My blood chilled in my veins. No.
“You can’t send me there,” I said, sitting up. Calum turned to face me.
“No. You can’t. They’re safe. Safe from him. You can’t send me there.” Icy dread pervaded me. It became real that I would leave Calum’s home. The first place I’d ever known safety, the only sanctuary I’ve ever had, and I had to leave. But the greater fear still was the fear for the people in Haven’s End. It was the last place free from his tyranny—the last shelter for the Magical world. I would bring ruin to them. That’s right. You aren’t safe anywhere. He’ll find you here, he’ll find you at Haven’s End. You’ll never be free of him. You belong to him. I could feel my chest begin to tighten, a vice grip around my rib cage, and I knew I had to get out of the cabin. Air turned to fire in my lungs, my limbs to lead as I scrambled for my walking staff. I threw my weight against it and moved as fast as my body would allow.
“Nox!” Calum jumped after me. He reached out to stop me.

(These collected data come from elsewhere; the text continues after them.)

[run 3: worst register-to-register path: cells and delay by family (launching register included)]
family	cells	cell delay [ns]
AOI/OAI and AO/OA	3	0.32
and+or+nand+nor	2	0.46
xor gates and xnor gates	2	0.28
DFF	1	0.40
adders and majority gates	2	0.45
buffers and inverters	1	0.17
===== src/rtl/legv8_control_unit_if.sv =====
// Control-word bundle between the LEGv8 controller and the datapath core.
interface legv8_ctrl_if;
  logic [31:0] IR_out;
  logic [3:0]  status;
  logic        w_reg;
  logic        C0;
  logic        mem_cs;
  logic        mem_write_en;
  logic        IR_load;
  logic        status_load;
  logic        PC_sel;
  logic        B_Sel;
  logic [31:0] k;
  logic [4:0]  FS;
  logic [1:0]  PC_FS;
  logic [1:0]  size;
  logic [4:0]  SA;
  logic [4:0]  SB;
  logic [4:0]  DA;
  logic        add_tri_sel;
  logic [1:0]  data_tri_sel;
  logic        halted;

  modport master (
    input  IR_out, status,
    output w_reg, C0, mem_cs, mem_write_en, IR_load, status_load, PC_sel, B_Sel,
           k, FS, PC_FS, size, SA, SB, DA, add_tri_sel, data_tri_sel, halted
  );

  modport slave (
    output IR_out, status,
    input  w_reg, C0, mem_cs, mem_write_en, IR_load, status_load, PC_sel, B_Sel,
           k, FS, PC_FS, size, SA, SB, DA, add_tri_sel, data_tri_sel, halted
  );
endinterface


===== src/rtl/legv8_control_unit.sv =====
// Multi-cycle LEGv8 controller: fetch/exec/branch/halt FSM driving the datapath control word.
module legv8_control_unit #(
  parameter int unsigned MEM_WAIT = 0,
  parameter logic [4:0]  FS_AND   = 5'b00000,
  parameter logic [4:0]  FS_ORR   = 5'b00100,
  parameter logic [4:0]  FS_ADD   = 5'b01000,
  parameter logic [4:0]  FS_SUB   = 5'b01001
) (
  input  logic         clock,
  input  logic         reset,
  legv8_ctrl_if.master bus
);

  localparam int unsigned WCW = (MEM_WAIT > 0) ? $clog2(MEM_WAIT + 1) : 1;

  localparam logic [10:0] OP_ADD  = 11'b10001011000;
  localparam logic [10:0] OP_SUB  = 11'b11001011000;
  localparam logic [10:0] OP_AND  = 11'b10001010000;
  localparam logic [10:0] OP_ORR  = 11'b10101010000;
  localparam logic [10:0] OP_LDUR = 11'b11111000010;
  localparam logic [10:0] OP_STUR = 11'b11111000000;
  localparam logic [9:0]  OP_ADDI = 10'b1001000100;
  localparam logic [9:0]  OP_SUBI = 10'b1101000100;
  localparam logic [7:0]  OP_BC   = 8'b01010100;
  localparam logic [7:0]  OP_CBZ  = 8'b10110100;
  localparam logic [7:0]  OP_CBNZ = 8'b10110101;
  localparam logic [5:0]  OP_B    = 6'b000101;

  typedef enum logic [1:0] {S_FETCH, S_EXEC, S_BRANCH, S_HALT} state_e;

  state_e           state_q, state_d;
  logic [WCW-1:0]   wcnt_q, wcnt_d;
  logic             last;

  logic [31:0] ir;
  logic [31:0] k_i12, k_d9, k_b26, k_c19;

  logic        w_reg_c, c0_c, mem_cs_c, mem_we_c, ir_load_c, status_load_c, pc_sel_c, b_sel_c;
  logic [31:0] k_c;
  logic [4:0]  fs_c, sa_c, sb_c, da_c;
  logic [1:0]  pc_fs_c, dts_c;
  logic        ats_c, halted_c;

  // Condition-code evaluation against {V,C,N,Z}; odd codes invert, except 1111 which is always.
  function automatic logic cond_met(input logic [3:0] cc, input logic [3:0] st);
    logic r;
    r = 1'b0;
    case (cc[3:1])
      3'b000: r = st[0];
      3'b001: r = st[2];
      3'b010: r = st[1];
      3'b011: r = st[3];
      3'b100: r = st[2] & ~st[0];
      3'b101: r = (st[1] == st[3]);
      3'b110: r = ~st[0] & (st[1] == st[3]);
      3'b111: r = 1'b1;
      default: r = 1'b0;
    endcase
    if (cc[0] && (cc[3:1] != 3'b111)) r = ~r;
    return r;
  endfunction

  assign ir    = bus.IR_out;
  assign last  = (wcnt_q == WCW'(MEM_WAIT));
  assign k_i12 = {20'd0, ir[21:10]};
  assign k_d9  = {{23{ir[20]}}, ir[20:12]};
  // Branch offsets subtract 4 because FETCH has already advanced the PC.
  assign k_b26 = ({{6{ir[25]}}, ir[25:0]} << 2) - 32'd4;
  assign k_c19 = ({{13{ir[23]}}, ir[23:5]} << 2) - 32'd4;

  always_ff @(posedge clock or negedge reset) begin
    if (!reset) begin
      state_q <= S_FETCH;
      wcnt_q  <= '0;
    end else begin
      state_q <= state_d;
      wcnt_q  <= wcnt_d;
    end
  end

  always_comb begin
    state_d       = state_q;
    wcnt_d        = wcnt_q;
    w_reg_c       = 1'b0;
    c0_c          = 1'b0;
    mem_cs_c      = 1'b0;
    mem_we_c      = 1'b0;
    ir_load_c     = 1'b0;
    status_load_c = 1'b0;
    pc_sel_c      = 1'b0;
    b_sel_c       = 1'b0;
    k_c           = 32'd0;
    fs_c          = FS_AND;
    sa_c          = 5'd0;
    sb_c          = 5'd0;
    da_c          = 5'd0;
    pc_fs_c       = 2'b00;
    dts_c         = 2'd0;
    ats_c         = 1'b1;
    halted_c      = 1'b0;

    case (state_q)
      S_FETCH: begin
        mem_cs_c = 1'b1;
        dts_c    = 2'd3;
        if (last) begin
          ir_load_c = 1'b1;
          pc_fs_c   = 2'b01;
          state_d   = S_EXEC;
        end else begin
          wcnt_d = wcnt_q + WCW'(1);
        end
      end

      S_EXEC: begin
        if (ir[31:21] == OP_ADD || ir[31:21] == OP_SUB ||
            ir[31:21] == OP_AND || ir[31:21] == OP_ORR) begin
          sa_c    = ir[9:5];
          sb_c    = ir[20:16];
          da_c    = ir[4:0];
          w_reg_c = 1'b1;
          c0_c    = (ir[31:21] == OP_SUB);
          fs_c    = (ir[31:21] == OP_AND) ? FS_AND :
                    (ir[31:21] == OP_ORR) ? FS_ORR :
                    (ir[31:21] == OP_SUB) ? FS_SUB : FS_ADD;
          state_d = S_FETCH;
        end else if (ir[31:22] == OP_ADDI || ir[31:22] == OP_SUBI) begin
          sa_c    = ir[9:5];
          da_c    = ir[4:0];
          b_sel_c = 1'b1;
          k_c     = k_i12;
          w_reg_c = 1'b1;
          c0_c    = (ir[31:22] == OP_SUBI);
          fs_c    = (ir[31:22] == OP_SUBI) ? FS_SUB : FS_ADD;
          state_d = S_FETCH;
        end else if (ir[31:21] == OP_LDUR || ir[31:21] == OP_STUR) begin
          sa_c     = ir[9:5];
          b_sel_c  = 1'b1;
          k_c      = k_d9;
          fs_c     = FS_ADD;
          ats_c    = 1'b0;
          mem_cs_c = 1'b1;
          if (ir[31:21] == OP_LDUR) begin
            dts_c   = 2'd3;
            da_c    = ir[4:0];
            w_reg_c = last;
          end else begin
            dts_c    = 2'd1;
            sb_c     = ir[4:0];
            mem_we_c = last;
          end
          if (last) state_d = S_FETCH;
          else      wcnt_d  = wcnt_q + WCW'(1);
        end else if (ir[31:26] == OP_B) begin
          pc_sel_c = 1'b1;
          pc_fs_c  = 2'b10;
          k_c      = k_b26;
          state_d  = S_FETCH;
        end else if (ir[31:24] == OP_BC) begin
          if (cond_met(ir[3:0], bus.status)) begin
            pc_fs_c = 2'b10;
            k_c     = k_c19;
          end
          state_d = S_FETCH;
        end else if (ir[31:24] == OP_CBZ || ir[31:24] == OP_CBNZ) begin
          // Test Rt through the ALU; this overwrites the flags.
          sa_c          = ir[4:0];
          b_sel_c       = 1'b1;
          fs_c          = FS_ADD;
          status_load_c = 1'b1;
          state_d       = S_BRANCH;
        end else begin
          state_d = S_HALT;
        end
      end

      S_BRANCH: begin
        if (bus.status[0] ^ ir[24]) begin
          pc_fs_c = 2'b10;
          k_c     = k_c19;
        end
        state_d = S_FETCH;
      end

      S_HALT: halted_c = 1'b1;

      default: state_d = S_HALT;
    endcase

    if (state_d != state_q) wcnt_d = '0;
  end

  // Every output is forced low while reset is held, including mid-access.
  assign bus.w_reg        = reset & w_reg_c;
  assign bus.C0           = reset & c0_c;
  assign bus.mem_cs       = reset & mem_cs_c;
  assign bus.mem_write_en = reset & mem_we_c;
  assign bus.IR_load      = reset & ir_load_c;
  assign bus.status_load  = reset & status_load_c;
  assign bus.PC_sel       = reset & pc_sel_c;
  assign bus.B_Sel        = reset & b_sel_c;
  assign bus.k            = reset ? k_c     : 32'd0;
  assign bus.FS           = reset ? fs_c    : 5'd0;
  assign bus.PC_FS        = reset ? pc_fs_c : 2'd0;
  assign bus.size         = reset ? 2'b11   : 2'd0;
  assign bus.SA           = reset ? sa_c    : 5'd0;
  assign bus.SB           = reset ? sb_c    : 5'd0;
  assign bus.DA           = reset ? da_c    : 5'd0;
  assign bus.add_tri_sel  = reset & ats_c;
  assign bus.data_tri_sel = reset ? dts_c   : 2'd0;
  assign bus.halted       = reset & halted_c;

endmodule
$ cat src/rtl/uart_rx_datapath_bit_time_counter.sv
// bit_time_counter: divisor latch and bit-time counter for the UART receiver.
// Ports:
//   clk, rst      system clock, asynchronous active-low reset
//   start         half-bit timing while the FSM qualifies the start bit
//   do_it         frame in progress; counter held at 0 while low
//   baud_sel      baud index, captured on the do_it rising edge
//   btu           single-cycle bit-time-up strobe
//   frame_start   one-cycle pulse on the do_it rising edge
module bit_time_counter
  import uart_pkg::*;
#(
  parameter int unsigned CLK_HZ = 100_000_000
) (
  input  logic                  clk,
  input  logic                  rst,
  input  logic                  start,
  input  logic                  do_it,
  input  logic [BAUD_SEL_W-1:0] baud_sel,
  output logic                  btu,
  output logic                  frame_start
);

  localparam div_tab_t DIV_TAB = div_table(CLK_HZ);

  logic             do_it_q;
  logic [CNT_W-1:0] div_q;
  logic [CNT_W-1:0] div_eff;
  logic [CNT_W-1:0] limit;
  logic [CNT_W-1:0] count;

  assign frame_start = do_it & ~do_it_q;

  // In the rising-edge cycle the latch has not loaded yet, so use the
  // table value directly; afterwards baud_sel changes are ignored.
  assign div_eff = frame_start ? DIV_TAB[baud_sel] : div_q;
  assign limit   = start ? (div_eff >> 1) : div_eff;
  assign btu     = do_it & (count == (limit - CNT_W'(1)));

  always_ff @(posedge clk or negedge rst) begin
    if (!rst) begin
      do_it_q <= 1'b0;
      div_q   <= '0;
    end else begin
      do_it_q <= do_it;
      if (frame_start) begin
        div_q <= DIV_TAB[baud_sel];
      end
    end
  end

  always_ff @(posedge clk or negedge rst) begin
    if (!rst) begin
      count <= '0;
    end else if (!do_it || btu) begin
      count <= '0;
    end else begin
      count <= count + CNT_W'(1);
    end
  end

endmodule

$ cat src/rtl/uart_rx_datapath.sv
// uart_rx_datapath: receive datapath of the UART, sitting under the receive
// control FSM. Times bits, samples rx mid-bit, deserialises 7/8-bit frames
// with optional parity and holds the byte plus status for the host.
// Optional feature macro: UART_RX_SYNC_EN (2-flop rx synchroniser, reset to 1).
// Ports:
//   clk, rst      system clock, asynchronous active-low reset
//   rx            serial line, idle high
//   start, do_it  FSM phase inputs (start-bit qualify, frame in progress)
//   baud_sel      baud index, latched per frame
//   eight, pen    8 data bits / parity enable
//   ohel          parity sense, 1 = odd
//   clr_rdy       host read acknowledge, clears rx_rdy and ovf
//   rx_s          conditioned rx, also feeds the FSM
//   btu, done     strobes back to the FSM
//   rx_data       received byte (bit 7 = 0 in 7-bit mode)
//   rx_rdy        byte available
//   perr, ferr    parity / framing error for the held byte
//   ovf           a frame completed while rx_rdy was still set
module uart_rx_datapath
  import uart_pkg::*;
#(
  parameter int unsigned CLK_HZ = 100_000_000
) (
  input  logic                  clk,
  input  logic                  rst,
  input  logic                  rx,
  input  logic                  start,
  input  logic                  do_it,
  input  logic [BAUD_SEL_W-1:0] baud_sel,
  input  logic                  eight,
  input  logic                  pen,
  input  logic                  ohel,
  input  logic                  clr_rdy,
  output logic                  rx_s,
  output logic                  btu,
  output logic                  done,
  output logic [7:0]            rx_data,
  output logic                  rx_rdy,
  output logic                  perr,
  output logic                  ferr,
  output logic                  ovf
);

  logic                 frame_start;
  logic                 sample;
  logic                 last_sample;
  logic [BIT_CNT_W-1:0] bit_cnt;
  logic [BIT_CNT_W-1:0] k_len;
  logic [FRAME_W-1:0]   sr;
  frame_fmt_e           fmt;
  logic [7:0]           data_ext;
  logic                 par_ext;
  logic                 stop_ext;
  logic                 perr_next;

`ifdef UART_RX_SYNC_EN
  logic [1:0] rx_sync;

  always_ff @(posedge clk or negedge rst) begin
    if (!rst) begin
      rx_sync <= 2'b11;
    end else begin
      rx_sync <= {rx_sync[0], rx};
    end
  end

  assign rx_s = rx_sync[1];
`else
  assign rx_s = rx;
`endif

  bit_time_counter #(
    .CLK_HZ (CLK_HZ)
  ) u_btc (
    .clk         (clk),
    .rst         (rst),
    .start       (start),
    .do_it       (do_it),
    .baud_sel    (baud_sel),
    .btu         (btu),
    .frame_start (frame_start)
  );

  // The btu seen while start is high is the mid-start-bit check, not data.
  assign sample      = btu & ~start & do_it;
  assign k_len       = sample_count(eight, pen);
  assign last_sample = sample & ((bit_cnt + BIT_CNT_W'(1)) == k_len);

  always_ff @(posedge clk or negedge rst) begin
    if (!rst) begin
      bit_cnt <= '0;
    end else if (!do_it) begin
      bit_cnt <= '0;
    end else if (sample) begin
      bit_cnt <= bit_cnt + BIT_CNT_W'(1);
    end
  end

  // Shifts right so the stop bit always lands in sr[9] and the field
  // positions depend only on the frame format.
  always_ff @(posedge clk or negedge rst) begin
    if (!rst) begin
      sr <= '0;
    end else if (frame_start) begin
      sr <= '0;
    end else if (sample) begin
      sr <= {rx_s, sr[FRAME_W-1:1]};
    end
  end

  always_ff @(posedge clk or negedge rst) begin
    if (!rst) begin
      done <= 1'b0;
    end else begin
      done <= last_sample;
    end
  end

  assign fmt = frame_fmt_e'({eight, pen});

  always_comb begin
    data_ext = '0;
    par_ext  = 1'b0;
    case (fmt)
      FMT_7N: data_ext = {1'b0, sr[8:2]};
      FMT_7P: begin
        data_ext = {1'b0, sr[7:1]};
        par_ext  = sr[8];
      end
      FMT_8N: data_ext = sr[8:1];
      FMT_8P: begin
        data_ext = sr[7:0];
        par_ext  = sr[8];
      end
      default: begin
        data_ext = '0;
        par_ext  = 1'b0;
      end
    endcase
  end

  assign stop_ext  = sr[FRAME_W-1];
  assign perr_next = pen & (^data_ext ^ par_ext ^ ohel);

  // done takes priority over clr_rdy; a coincident acknowledge still
  // suppresses the overrun for this byte.
  always_ff @(posedge clk or negedge rst) begin
    if (!rst) begin
      rx_data <= '0;
      rx_rdy  <= 1'b0;
      perr    <= 1'b0;
      ferr    <= 1'b0;
      ovf     <= 1'b0;
    end else if (done) begin
      rx_data <= data_ext;
      perr    <= perr_next;
      ferr    <= ~stop_ext;
      rx_rdy  <= 1'b1;
      ovf     <= clr_rdy ? 1'b0 : (ovf | rx_rdy);
    end else if (clr_rdy) begin
      rx_rdy  <= 1'b0;
      ovf     <= 1'b0;
    end
  end

endmodule
### src/rtl/alu_sched.sv
// Shares one ALU between two requesters; one operation in flight at a time.
// Arbitration mode selected by ALU_SCHED_PRIO_EN (see alu_sched_arb).
module alu_sched
   import alu_sched_pkg::*;
#(
   parameter int WIDTH   = ALU_WIDTH,
   parameter int OPW     = ALU_OPW,
   parameter int ALU_LAT = 1
) (
   input  logic             clk,
   input  logic             rst_n,
   input  logic             req0_valid,
   output logic             req0_ready,
   input  logic [OPW-1:0]   req0_opcode,
   input  logic [WIDTH-1:0] req0_a,
   input  logic [WIDTH-1:0] req0_b,
   input  logic             req1_valid,
   output logic             req1_ready,
   input  logic [OPW-1:0]   req1_opcode,
   input  logic [WIDTH-1:0] req1_a,
   input  logic [WIDTH-1:0] req1_b,
   output logic             rsp0_valid,
   input  logic             rsp0_ready,
   output logic             rsp1_valid,
   input  logic             rsp1_ready,
   output logic [WIDTH-1:0] rsp_data,
   output logic [OPW-1:0]   alu_opcode,
   output logic [WIDTH-1:0] alu_a,
   output logic [WIDTH-1:0] alu_b,
   output logic             alu_enable,
   input  logic [WIDTH-1:0] alu_out,
   output logic             busy,
   output logic [1:0]       dbg_state
);

   if (!lat_ok(ALU_LAT)) begin : g_bad_lat
      $error("alu_sched: ALU_LAT out of range 1..15");
   end

   localparam logic [3:0] LAT_LD = 4'(ALU_LAT);

   state_t     state;
   logic [3:0] cnt;
   logic       owner;
   logic       last_grant;
   logic [1:0] grant;
   logic       accept;

   alu_sched_arb u_arb (
      .valid      ({req1_valid, req0_valid}),
      .last_grant (last_grant),
      .grant      (grant)
   );

   // Valid/ready: a transfer happens on a rising edge where both are high;
   // the source holds valid and payload stable until then. Ready is forced
   // low while reset is asserted.
   assign accept     = (state == ST_IDLE) && (|grant);
   assign req0_ready = rst_n && (state == ST_IDLE) && grant[0];
   assign req1_ready = rst_n && (state == ST_IDLE) && grant[1];
   assign dbg_state  = state;

   always_ff @(posedge clk or negedge rst_n) begin
      if (!rst_n) begin
         state      <= ST_IDLE;
         cnt        <= '0;
         owner      <= 1'b0;
         last_grant <= 1'b1;
         alu_opcode <= '0;
         alu_a      <= '0;
         alu_b      <= '0;
         alu_enable <= 1'b0;
         rsp_data   <= '0;
         rsp0_valid <= 1'b0;
         rsp1_valid <= 1'b0;
         busy       <= 1'b0;
      end else begin
         case (state)
            ST_IDLE: begin
               if (accept) begin
                  alu_opcode <= grant[1] ? req1_opcode : req0_opcode;
                  alu_a      <= grant[1] ? req1_a      : req0_a;
                  alu_b      <= grant[1] ? req1_b      : req0_b;
                  owner      <= grant[1];
                  last_grant <= grant[1];
                  alu_enable <= 1'b1;
                  busy       <= 1'b1;
                  state      <= ST_EXEC;
               end
            end
            ST_EXEC: begin
               alu_enable <= 1'b0;
               cnt        <= LAT_LD;
               state      <= ST_WAIT;
            end
            ST_WAIT: begin
               // Counter value 1 means this edge is ALU_LAT edges after enable.
               cnt <= cnt - 4'd1;
               if (cnt == 4'd1) begin
                  rsp_data   <= alu_out;
                  rsp0_valid <= ~owner;
                  rsp1_valid <= owner;
                  state      <= ST_RESP;
               end
            end
            ST_RESP: begin
               if ((rsp0_valid && rsp0_ready) || (rsp1_valid && rsp1_ready)) begin
                  rsp0_valid <= 1'b0;
                  rsp1_valid <= 1'b0;
                  busy       <= 1'b0;
                  state      <= ST_IDLE;
               end
            end
            default: state <= ST_IDLE;
         endcase
      end
   end

endmodule
$ cat config.mk
export PLATFORM = sky130hd
export DESIGN_NAME = mem_access_ctrl
export DESIGN_NICKNAME = d
export VERILOG_FILES = /design/src/rtl/mem_ctrl_pkg.sv /design/src/rtl/mem_lane.sv /design/src/rtl/mem_access_ctrl.sv
export SDC_FILE = /design/constraint.sdc
export NUM_CORES = 1
export LEC_CHECK = 0
export BUFFER_PORTS_ARGS = -buffer_cell sky130_fd_sc_hd__buf_2
export CORE_ASPECT_RATIO = 0.8
export CORE_UTILIZATION = 35
export DETAILED_ROUTE_END_ITERATION = 6
export SLEW_MARGIN = 20
export SYNTH_ARGS = -nofsm -noshare
export SYNTH_HDL_FRONTEND = slang
export SYNTH_SLANG_ARGS = --single-unit
$ cat constraint.sdc
create_clock -name clk -period 5.7 [get_ports clk]
set_input_delay 1.425 -clock clk [delete_from_list [all_inputs] [get_ports clk]]
set_output_delay 1.425 -clock clk [all_outputs]
set_load 0.01 [all_outputs]
$ cat src/rtl/mem_ctrl_pkg.sv
// Shared definitions for the load/store memory access controller:
// RV32I funct3 encodings and the controller FSM state type.
package mem_ctrl_pkg;

    localparam logic [2:0] F3_LB  = 3'b000;
    localparam logic [2:0] F3_LH  = 3'b001;
    localparam logic [2:0] F3_LW  = 3'b010;
    localparam logic [2:0] F3_LBU = 3'b100;
    localparam logic [2:0] F3_LHU = 3'b101;

    localparam logic [2:0] F3_SB  = 3'b000;
    localparam logic [2:0] F3_SH  = 3'b001;
    localparam logic [2:0] F3_SW  = 3'b010;

    typedef enum logic [1:0] {
        IDLE   = 2'd0,
        ACCESS = 2'd1,
        RESP   = 2'd2
    } state_e;

endpackage

$ cat src/rtl/mem_lane.sv
// Byte-lane alignment: enables, store replication, load extraction,
// extension and legality/alignment decode for one access.
module mem_lane (
    input  logic [2:0]  funct3_i,
    input  logic        we_i,
    input  logic [1:0]  off_i,
    input  logic [31:0] wdata_i,
    input  logic [31:0] rdata_i,
    output logic [3:0]  be_o,
    output logic [31:0] wdata_o,
    output logic [31:0] rdata_o,
    output logic        misaligned_o,
    output logic        illegal_o
);
    import mem_ctrl_pkg::*;

    logic [31:0] shifted;

    assign shifted = rdata_i >> {off_i, 3'b000};

    // Access size is carried in funct3[1:0] for loads and stores alike.
    always_comb begin
        be_o         = 4'b0000;
        wdata_o      = wdata_i;
        misaligned_o = 1'b0;
        case (funct3_i[1:0])
            2'b00: begin
                be_o    = 4'b0001 << off_i;
                wdata_o = {4{wdata_i[7:0]}};
            end
            2'b01: begin
                be_o         = 4'b0011 << off_i;
                wdata_o      = {2{wdata_i[15:0]}};
                misaligned_o = off_i[0];
            end
            2'b10: begin
                be_o         = 4'b1111;
                misaligned_o = (off_i != 2'b00);
            end
            default: be_o = 4'b0000;
        endcase
    end

    always_comb begin
        illegal_o = 1'b0;
        if (we_i) begin
            illegal_o = !(funct3_i inside {F3_SB, F3_SH, F3_SW});
        end else begin
            illegal_o = (funct3_i inside {3'b011, 3'b110, 3'b111});
        end
    end

    always_comb begin
        rdata_o = 32'h0;
        case (funct3_i)
            F3_LB:   rdata_o = {{24{shifted[7]}}, shifted[7:0]};
            F3_LH:   rdata_o = {{16{shifted[15]}}, shifted[15:0]};
            F3_LW:   rdata_o = shifted;
            F3_LBU:  rdata_o = {24'h0, shifted[7:0]};
            F3_LHU:  rdata_o = {16'h0, shifted[15:0]};
            default: rdata_o = 32'h0;
        endcase
    end

endmodule
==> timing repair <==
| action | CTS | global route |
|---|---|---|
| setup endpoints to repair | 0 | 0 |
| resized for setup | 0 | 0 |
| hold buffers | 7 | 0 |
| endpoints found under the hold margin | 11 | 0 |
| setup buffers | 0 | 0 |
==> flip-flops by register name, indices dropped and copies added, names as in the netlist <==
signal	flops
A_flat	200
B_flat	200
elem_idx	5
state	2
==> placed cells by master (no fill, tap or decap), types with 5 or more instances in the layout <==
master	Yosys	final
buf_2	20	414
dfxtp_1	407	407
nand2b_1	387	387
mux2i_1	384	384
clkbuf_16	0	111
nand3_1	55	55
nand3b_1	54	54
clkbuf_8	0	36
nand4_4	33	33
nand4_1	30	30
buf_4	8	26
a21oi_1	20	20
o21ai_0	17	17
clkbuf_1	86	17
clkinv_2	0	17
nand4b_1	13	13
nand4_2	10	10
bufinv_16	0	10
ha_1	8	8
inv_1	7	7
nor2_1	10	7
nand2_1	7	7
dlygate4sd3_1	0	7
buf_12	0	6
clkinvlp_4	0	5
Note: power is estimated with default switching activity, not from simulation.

“No!” I yelled before he could touch me. “Don’t.” Words became trapped in my throat as my body became less mine. I could feel the heat searing on my skin while my blood ran cold. Outside. Away, was all I could manage to think. The threshold which was mere steps away earlier was now another world away. I could feel Calum close behind me, despite all the warning signs to stay away. He’d get hurt if he stayed close to me. My dependence on him was harmful to him. And it was starting to show. I stumbled and staggered towards the doorway, fearing I wouldn’t make it. Inches away from the door, pain lanced through me, robbing me of will and movement. I threw my head back and released a scream that shook the cabin. Something pulled on my body, and I was thrust outside. My body fell to the earth, but I did not feel the impact. I felt a liquid fall into my mouth, and the fires were quelled down to dull embers. I took a deep breath, and the world went black.